Was the Waymo versus human data comparable? What I would like to know or see is a comparison of Waymo versus human crash data for the area of operation of the Waymo vehicles versus human vehicles, and if there were hours of operation, then limit the human data to those hours as well. Waymo may be in these cities tearing things up, but not as bad as all humans on all roads at all hours, in the world, or in the US.
Some of the comments have already touched upon these issues, but every time I read comparisons like this I immediately wonder to what degree the human-driven miles and Waymo-driven miles are comparable. Does Waymo drive under the same conditions as humans? We know the answer is "no" but the extent of the differences are never made clear in such comparisons. And what is a "typical" human driver, exactly?

Also, I don't think "safer than the typical driver" is the right benchmark for widespread acceptance/adoption anyway.

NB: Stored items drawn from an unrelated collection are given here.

`src/source/mesh_pkg.sv`:
```
/* shared types for the mesh node: coordinates, port directions,
   packet and link structs, router and input FIFO constants */

`default_nettype none

package mesh_pkg;

  // router geometry and buffering
  localparam int num_dirs_lp   = 5;
  localparam int fifo_els_lp   = 2;
  localparam int fifo_ptr_w_lp = $clog2(fifo_els_lp);
  localparam int fifo_cnt_w_lp = $clog2(fifo_els_lp + 1);

  // node coordinates, x grows east and y grows south
  typedef logic [2:0] x_cord_t;
  typedef logic [2:0] y_cord_t;

  typedef logic [1:0]  op_t;
  typedef logic [15:0] addr_t;
  typedef logic [31:0] data_t;

  // router port order, P is the local processor
  typedef enum logic [2:0] {
    P = 3'd0,
    W,
    E,
    N,
    S
  } dir_e;

  // routing header, always the leading field of a packet
  typedef struct packed {
    y_cord_t dst_y;
    x_cord_t dst_x;
  } mesh_hdr_s;

  // request packet
  typedef struct packed {
    mesh_hdr_s hdr;
    op_t       op;
    x_cord_t   src_x;
    y_cord_t   src_y;
    addr_t     addr;
    data_t     data;
  } fwd_pkt_s;

  // response packet
  typedef struct packed {
    mesh_hdr_s hdr;
    data_t     data;
  } rev_pkt_s;

  // link payload as seen on a wire, ready travels separately
  typedef struct packed {
    logic     v;
    fwd_pkt_s pkt;
  } fwd_link_s;

  typedef struct packed {
    logic     v;
    rev_pkt_s pkt;
  } rev_link_s;

  localparam int hdr_width_lp     = $bits(mesh_hdr_s);
  localparam int fwd_pkt_width_lp = $bits(fwd_pkt_s);
  localparam int rev_pkt_width_lp = $bits(rev_pkt_s);

endpackage

`default_nettype wire

```
`src/source/mesh_input_fifo.sv`:
```
/* two-entry input buffer for one router port,
   valid/ready on the enqueue side, valid/yumi on the dequeue side */

`timescale 1ns/1ps
`default_nettype none

module mesh_input_fifo #(
  parameter int width_p = 8
) (
  input  logic               clk_i,
  input  logic               arst_n_i,

  input  logic               enq_v_i,
  input  logic [width_p-1:0] enq_data_i,
  output logic               enq_ready_o,

  output logic               deq_v_o,
  output logic [width_p-1:0] deq_data_o,
  input  logic               deq_yumi_i
);

  import mesh_pkg::*;

  logic [width_p-1:0]       mem_r [fifo_els_lp];
  logic [fifo_ptr_w_lp-1:0] wptr_r;
  logic [fifo_ptr_w_lp-1:0] rptr_r;
  logic [fifo_cnt_w_lp-1:0] count_r;
  logic                     enq;

  // ready only looks at occupancy, never at enq_v_i
  assign enq_ready_o = (count_r != fifo_cnt_w_lp'(fifo_els_lp));
  assign deq_v_o     = (count_r != '0);
  assign deq_data_o  = mem_r[rptr_r];
  assign enq         = enq_v_i & enq_ready_o;

  always_ff @(posedge clk_i or negedge arst_n_i) begin
    if (!arst_n_i) begin
      wptr_r  <= '0;
      rptr_r  <= '0;
      count_r <= '0;
    end else begin
      if (enq) begin
        wptr_r <= (wptr_r == fifo_ptr_w_lp'(fifo_els_lp - 1)) ? '0 : wptr_r + 1'b1;
      end
      if (deq_yumi_i) begin
        rptr_r <= (rptr_r == fifo_ptr_w_lp'(fifo_els_lp - 1)) ? '0 : rptr_r + 1'b1;
      end
      case ({enq, deq_yumi_i})
        2'b10:   count_r <= count_r + 1'b1;
        2'b01:   count_r <= count_r - 1'b1;
        default: count_r <= count_r;
      endcase
    end
  end

  // storage only
  always_ff @(posedge clk_i) begin
    if (enq) begin
      mem_r[wptr_r] <= enq_data_i;
    end
  end

  // the allocator may only pop a head that is actually there
  a_yumi_needs_valid: assert property (
    @(posedge clk_i) disable iff (!arst_n_i) deq_yumi_i |-> deq_v_o
  );

endmodule

`default_nettype wire

```
`src/source/mesh_route_decode.sv`:
```
/* dimension-order route decoder,
   header and node coordinates in, one-hot output port request out */

`timescale 1ns/1ps
`default_nettype none

module mesh_route_decode #(
  parameter int xy_order_p = 1
) (
  input  mesh_pkg::mesh_hdr_s              hdr_i,
  input  mesh_pkg::x_cord_t                my_x_i,
  input  mesh_pkg::y_cord_t                my_y_i,
  output logic [mesh_pkg::num_dirs_lp-1:0] req_o
);

  import mesh_pkg::*;

  dir_e x_dir;
  dir_e y_dir;
  dir_e sel_dir;

  always_comb begin
    // per-dimension direction, P when already aligned
    if (hdr_i.dst_x > my_x_i) begin
      x_dir = E;
    end else if (hdr_i.dst_x < my_x_i) begin
      x_dir = W;
    end else begin
      x_dir = P;
    end

    if (hdr_i.dst_y > my_y_i) begin
      y_dir = S;
    end else if (hdr_i.dst_y < my_y_i) begin
      y_dir = N;
    end else begin
      y_dir = P;
    end

    // finish the first dimension before turning
    if (xy_order_p != 0) begin
      sel_dir = (x_dir != P) ? x_dir : y_dir;
    end else begin
      sel_dir = (y_dir != P) ? y_dir : x_dir;
    end

    req_o          = '0;
    req_o[sel_dir] = 1'b1;
  end

endmodule

`default_nettype wire

```
`src/source/mesh_switch_alloc.sv`:
```
/* switch allocator, one round-robin arbiter per output port,
   grants stay locked while the output is stalled */

`timescale 1ns/1ps
`default_nettype none

module mesh_switch_alloc (
  input  logic clk_i,
  input  logic arst_n_i,

  // req_i[input][output], grant_o[output][input]
  input  logic [mesh_pkg::num_dirs_lp-1:0][mesh_pkg::num_dirs_lp-1:0] req_i,
  input  logic [mesh_pkg::num_dirs_lp-1:0]                            out_ready_i,
  output logic [mesh_pkg::num_dirs_lp-1:0][mesh_pkg::num_dirs_lp-1:0] grant_o,
  output logic [mesh_pkg::num_dirs_lp-1:0]                            pop_o
);

  import mesh_pkg::*;

  dir_e                   ptr_r      [num_dirs_lp];
  dir_e                   hold_dir_r [num_dirs_lp];
  logic [num_dirs_lp-1:0] hold_r;

  dir_e                   arb_dir [num_dirs_lp];
  logic [num_dirs_lp-1:0] arb_v;
  dir_e                   win_dir [num_dirs_lp];
  logic [num_dirs_lp-1:0] win_v;

  // first requester at or after the pointer
  always_comb begin
    int   idx;
    logic found;
    for (int o = 0; o < num_dirs_lp; o++) begin
      arb_dir[o] = P;
      found      = 1'b0;
      for (int k = 0; k < num_dirs_lp; k++) begin
        idx = (int'(ptr_r[o]) + k) % num_dirs_lp;
        if (!found && req_i[idx][o]) begin
          arb_dir[o] = dir_e'(idx);
          found      = 1'b1;
        end
      end
      arb_v[o] = found;
    end
  end

  // a stalled output keeps its winner so v and data hold steady
  always_comb begin
    pop_o = '0;
    for (int o = 0; o < num_dirs_lp; o++) begin
      win_dir[o] = hold_r[o] ? hold_dir_r[o] : arb_dir[o];
      win_v[o]   = hold_r[o] | arb_v[o];
      grant_o[o] = '0;
      if (win_v[o]) begin
        grant_o[o][win_dir[o]] = 1'b1;
      end
      pop_o = pop_o | (grant_o[o] & {num_dirs_lp{out_ready_i[o]}});
    end
  end

  always_ff @(posedge clk_i or negedge arst_n_i) begin
    if (!arst_n_i) begin
      hold_r <= '0;
      for (int o = 0; o < num_dirs_lp; o++) begin
        ptr_r[o]      <= P;
        hold_dir_r[o] <= P;
      end
    end else begin
      for (int o = 0; o < num_dirs_lp; o++) begin
        if (win_v[o] && out_ready_i[o]) begin
          // pointer moves past the winner only on a transfer
          ptr_r[o]  <= (win_dir[o] == S) ? P : dir_e'(win_dir[o] + 3'd1);
          hold_r[o] <= 1'b0;
        end else if (win_v[o]) begin
          hold_r[o]     <= 1'b1;
          hold_dir_r[o] <= win_dir[o];
        end
      end
    end
  end

  // an input head goes to one output only
  for (genvar i = 0; i < num_dirs_lp; i++) begin : g_in_chk
    logic [num_dirs_lp-1:0] gnt_col;
    for (genvar o = 0; o < num_dirs_lp; o++) begin : g_col
      assign gnt_col[o] = grant_o[o][i];
    end
    a_one_grant_per_input: assert property (
      @(posedge clk_i) disable iff (!arst_n_i) $onehot0(gnt_col)
    );
  end

endmodule

`default_nettype wire

```
`src/source/mesh_router.sv`:
```
/* buffered five-port mesh router,
   input FIFOs, route decoders, switch allocator and output crossbar */

`timescale 1ns/1ps
`default_nettype none

module mesh_router #(
  parameter int width_p    = 16,
  parameter int xy_order_p = 1
) (
  input  logic                                            clk_i,
  input  logic                                            arst_n_i,
  input  mesh_pkg::x_cord_t                               my_x_i,
  input  mesh_pkg::y_cord_t                               my_y_i,

  input  logic [mesh_pkg::num_dirs_lp-1:0]                link_v_i,
  input  logic [mesh_pkg::num_dirs_lp-1:0][width_p-1:0]   link_data_i,
  output logic [mesh_pkg::num_dirs_lp-1:0]                link_ready_o,

  output logic [mesh_pkg::num_dirs_lp-1:0]                link_v_o,
  output logic [mesh_pkg::num_dirs_lp-1:0][width_p-1:0]   link_data_o,
  input  logic [mesh_pkg::num_dirs_lp-1:0]                link_ready_i
);

  import mesh_pkg::*;

  logic [num_dirs_lp-1:0]                  head_v;
  logic [num_dirs_lp-1:0][width_p-1:0]     head_data;
  logic [num_dirs_lp-1:0][num_dirs_lp-1:0] dec_req;
  logic [num_dirs_lp-1:0][num_dirs_lp-1:0] req;
  logic [num_dirs_lp-1:0][num_dirs_lp-1:0] grant;
  logic [num_dirs_lp-1:0]                  pop;

  for (genvar i = 0; i < num_dirs_lp; i++) begin : g_in
    mesh_hdr_s hdr;

    mesh_input_fifo #(
      .width_p(width_p)
    ) fifo (
      .clk_i      (clk_i),
      .arst_n_i   (arst_n_i),
      .enq_v_i    (link_v_i[i]),
      .enq_data_i (link_data_i[i]),
      .enq_ready_o(link_ready_o[i]),
      .deq_v_o    (head_v[i]),
      .deq_data_o (head_data[i]),
      .deq_yumi_i (pop[i])
    );

    // header sits in the top bits of every packet
    assign hdr = mesh_hdr_s'(head_data[i][width_p-1 -: hdr_width_lp]);

    mesh_route_decode #(
      .xy_order_p(xy_order_p)
    ) decode (
      .hdr_i (hdr),
      .my_x_i(my_x_i),
      .my_y_i(my_y_i),
      .req_o (dec_req[i])
    );

    assign req[i] = head_v[i] ? dec_req[i] : '0;

    // mesh inputs never bounce back out the link they arrived on
    if (i != int'(P)) begin : g_no_uturn
      a_no_uturn: assert property (
        @(posedge clk_i) disable iff (!arst_n_i) head_v[i] |-> !dec_req[i][i]
      );
    end
  end

  mesh_switch_alloc alloc (
    .clk_i      (clk_i),
    .arst_n_i   (arst_n_i),
    .req_i      (req),
    .out_ready_i(link_ready_i),
    .grant_o    (grant),
    .pop_o      (pop)
  );

  // and-or crossbar driven by the one-hot grants
  always_comb begin
    for (int o = 0; o < num_dirs_lp; o++) begin
      link_v_o[o]    = |grant[o];
      link_data_o[o] = '0;
      for (int i = 0; i < num_dirs_lp; i++) begin
        if (grant[o][i]) begin
          link_data_o[o] = link_data_o[o] | head_data[i];
        end
      end
    end
  end

endmodule

`default_nettype wire

```
`src/source/mesh_node.sv`:
```
/* mesh node top level,
   forward (x then y) and reverse (y then x) routers on shared ports */

`timescale 1ns/1ps
`default_nettype none

module mesh_node (
  input  logic                                             clk_i,
  input  logic                                             arst_n_i,
  input  mesh_pkg::x_cord_t                                global_x_i,
  input  mesh_pkg::y_cord_t                                global_y_i,

  // request network, indexed by port direction
  input  mesh_pkg::fwd_link_s [mesh_pkg::num_dirs_lp-1:0]  fwd_link_i,
  output logic                [mesh_pkg::num_dirs_lp-1:0]  fwd_ready_o,
  output mesh_pkg::fwd_link_s [mesh_pkg::num_dirs_lp-1:0]  fwd_link_o,
  input  logic                [mesh_pkg::num_dirs_lp-1:0]  fwd_ready_i,

  // response network
  input  mesh_pkg::rev_link_s [mesh_pkg::num_dirs_lp-1:0]  rev_link_i,
  output logic                [mesh_pkg::num_dirs_lp-1:0]  rev_ready_o,
  output mesh_pkg::rev_link_s [mesh_pkg::num_dirs_lp-1:0]  rev_link_o,
  input  logic                [mesh_pkg::num_dirs_lp-1:0]  rev_ready_i
);

  import mesh_pkg::*;

  logic [num_dirs_lp-1:0]                       fwd_v_li, fwd_v_lo;
  logic [num_dirs_lp-1:0][fwd_pkt_width_lp-1:0] fwd_data_li, fwd_data_lo;
  logic [num_dirs_lp-1:0]                       rev_v_li, rev_v_lo;
  logic [num_dirs_lp-1:0][rev_pkt_width_lp-1:0] rev_data_li, rev_data_lo;

  // split link structs into router arrays and rebuild them on the way out
  for (genvar d = 0; d < num_dirs_lp; d++) begin : g_link
    assign fwd_v_li[d]       = fwd_link_i[d].v;
    assign fwd_data_li[d]    = fwd_link_i[d].pkt;
    assign fwd_link_o[d].v   = fwd_v_lo[d];
    assign fwd_link_o[d].pkt = fwd_pkt_s'(fwd_data_lo[d]);

    assign rev_v_li[d]       = rev_link_i[d].v;
    assign rev_data_li[d]    = rev_link_i[d].pkt;
    assign rev_link_o[d].v   = rev_v_lo[d];
    assign rev_link_o[d].pkt = rev_pkt_s'(rev_data_lo[d]);
  end

  mesh_router #(
    .width_p   (fwd_pkt_width_lp),
    .xy_order_p(1)
  ) fwd (
    .clk_i       (clk_i),
    .arst_n_i    (arst_n_i),
    .my_x_i      (global_x_i),
    .my_y_i      (global_y_i),
    .link_v_i    (fwd_v_li),
    .link_data_i (fwd_data_li),
    .link_ready_o(fwd_ready_o),
    .link_v_o    (fwd_v_lo),
    .link_data_o (fwd_data_lo),
    .link_ready_i(fwd_ready_i)
  );

  mesh_router #(
    .width_p   (rev_pkt_width_lp),
    .xy_order_p(0)
  ) rev (
    .clk_i       (clk_i),
    .arst_n_i    (arst_n_i),
    .my_x_i      (global_x_i),
    .my_y_i      (global_y_i),
    .link_v_i    (rev_v_li),
    .link_data_i (rev_data_li),
    .link_ready_o(rev_ready_o),
    .link_v_o    (rev_v_lo),
    .link_data_o (rev_data_lo),
    .link_ready_i(rev_ready_i)
  );

endmodule

`default_nettype wire

```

I think "more skilled than the best drivers" is the one to aim for (and of course reasonable discussions can be had on what skills we are talking about and how they should be measured).
Yeah, this is a good question. The studies are limited to metropolitan areas. They exclude freeway miles. Then they somehow? reweight the human rates based on the zipcodes where Waymos accumulate miles. So presumably all good adjustments?
What they did was exclude the freeway miles for Waymo (because they have safety drivers) but included highway miles for humans (because it hard to pull out) but that actually helps the human accident per vehicle miles travelled by a lot because you are a lot less likely to get into an accident per mile on a highway

But who knows if it's enough? Like maybe time of day matters. Or whatever.
The linked article linked to the Waymo study were they do break things out by time of day (I can try and find the link if you are really interested, or you could look it up yourself), they find humans are a lot more likely to get into accidents at night (tired/fatigue/partying/phone they are not sure). If you look at the citations you can see they made effort to control for these factors

Doherty, S. T., Andrey, J. C., & MacGregor, C. (1998). The influence of passengers, time of day and day of week on accident rates. Accident Analysis & Prevention, 30(1), 45-52.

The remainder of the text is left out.